San Francisco de Ojuera is a municipality in the department of Santa Bárbara, Honduras. It covers an area of 179.0 km2 and had a population of 7,000 inhabitants according to the 2013 census.

== History ==
During the population census of 1791,
San Francisco de Ojuera is mentioned as "Ojuera". The municipality was officially established in 1895, as a part of Santa Bárbara.

== Geography ==
San Francisco de Ojuera is located in the department of Santa Bárbara in Honduras. It borders the municipalities of Concepción del Sur to the north, the department of Intibucá to the south, San Pedro Zacapa to the east, and Ceguaca and Santa Rita to the west. The Winse and Gualcarque Rivers pass through the municipality. The municipality covers an area of 179 km2.

Located at an elevation of approximately 784.3 m above sea level, San Francisco de Ojuera has a tropical savanna climate (Köppen climate classification: Aw). The municipality has an average annual temperature of 21.04 C and receives about 288.39 mm of annual precipitation.

== Administrative divisions ==
The municipality comprises 13 aldeas (villages) and their associated caseríos (hamlets).

Aldeas of San José de Colinas
| Aldea | Total Population | Men | Women |
|---|---|---|---|
| San Francisco de Ojuera | 1,253 | 628 | 625 |
| El Diviso | 240 | 125 | 115 |
| El Gavilán | 212 | 117 | 95 |
| El Pilón | 189 | 96 | 93 |
| La Chorrera | 184 | 95 | 89 |
| La Palca | 654 | 333 | 321 |
| La Vega | 1,163 | 605 | 558 |
| Plan de Los Cedros | 319 | 158 | 161 |
| Pueblo Nuevo | 172 | 79 | 93 |
| San Isidro | 508 | 267 | 241 |
| San Ramón | 596 | 289 | 307 |
| Santa Ana | 631 | 351 | 280 |
| Santa Fe | 879 | 453 | 426 |
| Total | 7,000 | 3,595 | 3,202 |

== Demographics ==
According to the 2013 census, San Francisco de Ojuera had a total population of 7,000 inhabitants, of whom 3,595 (51.3%) were men and 3,404 (48.7%) were women. The entire population was classified as rural.
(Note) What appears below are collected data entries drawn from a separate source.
## src/rtl/nfb_pkg.sv

```systemverilog
// shared types, constants and register codes of the notch filter bank
package nfb_pkg;

	localparam int NOTCH_COUNT_DEF = 16;
	localparam int SAMPLE_BITS_DEF = 24;
	localparam int COEF_BITS_DEF   = 24;

	localparam int SLOT_W   = 4;
	localparam int FREQ_W   = 20;
	localparam int HOLD_W   = 16;
	localparam int GAIN_W   = 17;
	localparam int DLY_W    = 40;
	localparam int COUNT_W  = 5;

	localparam int CFG_IDX_W  = 3;
	localparam int CFG_DATA_W = 20;

	localparam logic [CFG_IDX_W-1:0] REG_HOLD_LENGTH   = 3'd0;
	localparam logic [CFG_IDX_W-1:0] REG_RELEASE_STEP  = 3'd1;
	localparam logic [CFG_IDX_W-1:0] REG_SMALL_DELTA   = 3'd2;
	localparam logic [CFG_IDX_W-1:0] REG_LARGE_DELTA   = 3'd3;
	localparam logic [CFG_IDX_W-1:0] REG_NYQUIST_LIMIT = 3'd4;

	localparam logic [HOLD_W-1:0] HOLD_LENGTH_RST   = 16'd8820;
	localparam logic [15:0]       RELEASE_STEP_RST  = 16'd15;
	localparam logic [FREQ_W-1:0] SMALL_DELTA_RST   = 20'd43;
	localparam logic [FREQ_W-1:0] LARGE_DELTA_RST   = 20'd345;
	localparam logic [FREQ_W-1:0] NYQUIST_LIMIT_RST = 20'd352800;

	localparam logic [GAIN_W-1:0] GAIN_ONE = 17'd65536;

	typedef struct packed {
		logic [HOLD_W-1:0] hold_length;
		logic [15:0]       release_step;
		logic [FREQ_W-1:0] small_delta;
		logic [FREQ_W-1:0] large_delta;
		logic [FREQ_W-1:0] nyquist_limit;
	} cfg_t;

	typedef struct packed {
		logic load;
		logic rd_en;
		logic rd_slot;
		logic env;
		logic y_en;
		logic fb_en;
		logic gm_en;
		logic wb_en;
		logic tone_wr;
		logic out_load;
	} cmd_t;

	typedef struct packed {
		logic in_tone;
		logic in_ok;
		logic skip;
	} status_t;

endpackage

```

## src/rtl/nfb_ctrl.sv

```systemverilog
// sequencer of the notch filter bank: item handshake and per-notch steps
module nfb_ctrl #(
	parameter int NOTCH_COUNT = nfb_pkg::NOTCH_COUNT_DEF
) (
	input  logic                 clk,
	input  logic                 arst_n,
	input  logic                 s_tvalid,
	output logic                 s_tready,
	output logic                 m_tvalid,
	input  logic                 m_tready,
	input  nfb_pkg::status_t     st,
	output nfb_pkg::cmd_t        cmd,
	output logic [((NOTCH_COUNT > 1) ? $clog2(NOTCH_COUNT) : 1)-1:0] idx,
	output logic [((NOTCH_COUNT > 1) ? $clog2(NOTCH_COUNT) : 1)-1:0] rd_idx
);
	localparam int AW = (NOTCH_COUNT > 1) ? $clog2(NOTCH_COUNT) : 1;

	localparam logic [3:0] S_IDLE = 4'd0;
	localparam logic [3:0] S_TWR  = 4'd1;
	localparam logic [3:0] S_ENV  = 4'd2;
	localparam logic [3:0] S_Y    = 4'd3;
	localparam logic [3:0] S_FB   = 4'd4;
	localparam logic [3:0] S_GM   = 4'd5;
	localparam logic [3:0] S_WB   = 4'd6;
	localparam logic [3:0] S_DONE = 4'd7;

	logic [3:0]    state_q, state_d;
	logic [AW-1:0] idx_q, idx_d;
	logic          ovalid_q;
	logic          last;

	assign last     = idx_q == AW'(NOTCH_COUNT - 1);
	assign idx      = idx_q;
	assign s_tready = state_q == S_IDLE;
	assign m_tvalid = ovalid_q;

	always_comb begin
		state_d = state_q;
		idx_d   = idx_q;
		cmd     = '0;
		rd_idx  = idx_q + AW'(1);
		case (state_q)
			S_IDLE: begin
				rd_idx = '0;
				if (s_tvalid) begin
					cmd.load = 1'b1;
					if (st.in_tone) begin
						if (st.in_ok) begin
							cmd.rd_en   = 1'b1;
							cmd.rd_slot = 1'b1;
							state_d     = S_TWR;
						end else begin
							state_d = S_DONE;
						end
					end else begin
						cmd.rd_en = 1'b1;
						idx_d     = '0;
						state_d   = S_ENV;
					end
				end
			end
			S_TWR: begin
				cmd.tone_wr = 1'b1;
				state_d     = S_DONE;
			end
			S_ENV: begin
				cmd.env = 1'b1;
				if (st.skip) begin
					if (last) begin
						state_d = S_DONE;
					end else begin
						cmd.rd_en = 1'b1;
						idx_d     = idx_q + AW'(1);
					end
				end else begin
					state_d = S_Y;
				end
			end
			S_Y: begin
				cmd.y_en = 1'b1;
				state_d  = S_FB;
			end
			S_FB: begin
				cmd.fb_en = 1'b1;
				state_d   = S_GM;
			end
			S_GM: begin
				cmd.gm_en = 1'b1;
				state_d   = S_WB;
			end
			S_WB: begin
				cmd.wb_en = 1'b1;
				if (last) begin
					state_d = S_DONE;
				end else begin
					cmd.rd_en = 1'b1;
					idx_d     = idx_q + AW'(1);
					state_d   = S_ENV;
				end
			end
			S_DONE: begin
				if (!ovalid_q || m_tready) begin
					cmd.out_load = 1'b1;
					state_d      = S_IDLE;
				end
			end
			default: begin
				state_d = S_IDLE;
			end
		endcase
	end

	always_ff @(posedge clk or negedge arst_n) begin
		if (!arst_n) begin
			state_q  <= S_IDLE;
			idx_q    <= '0;
			ovalid_q <= 1'b0;
		end else begin
			state_q <= state_d;
			idx_q   <= idx_d;
			if (cmd.out_load) begin
				ovalid_q <= 1'b1;
			end else if (m_tready) begin
				ovalid_q <= 1'b0;
			end
		end
	end
endmodule

```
About 1.9% of the population were classified as Indigenous and the rest as non-indigenous. By broad age group, 39.5% of the population were aged 0–14 years, 54.5% were aged 15–64, and 6% were aged 65 years and over. The median age was 19.7 years and the mean age was 25.4 years. Among the population aged 15 and over, the municipality recorded an illiteracy rate of 19%, lower than the departmental average of 22.2%. The municipality had 1,602 occupied private dwellings, with an average of 4.3 persons per occupied dwelling.

The major economic activity is agriculture, and major crops include coffee, maize, beans, and vegetables.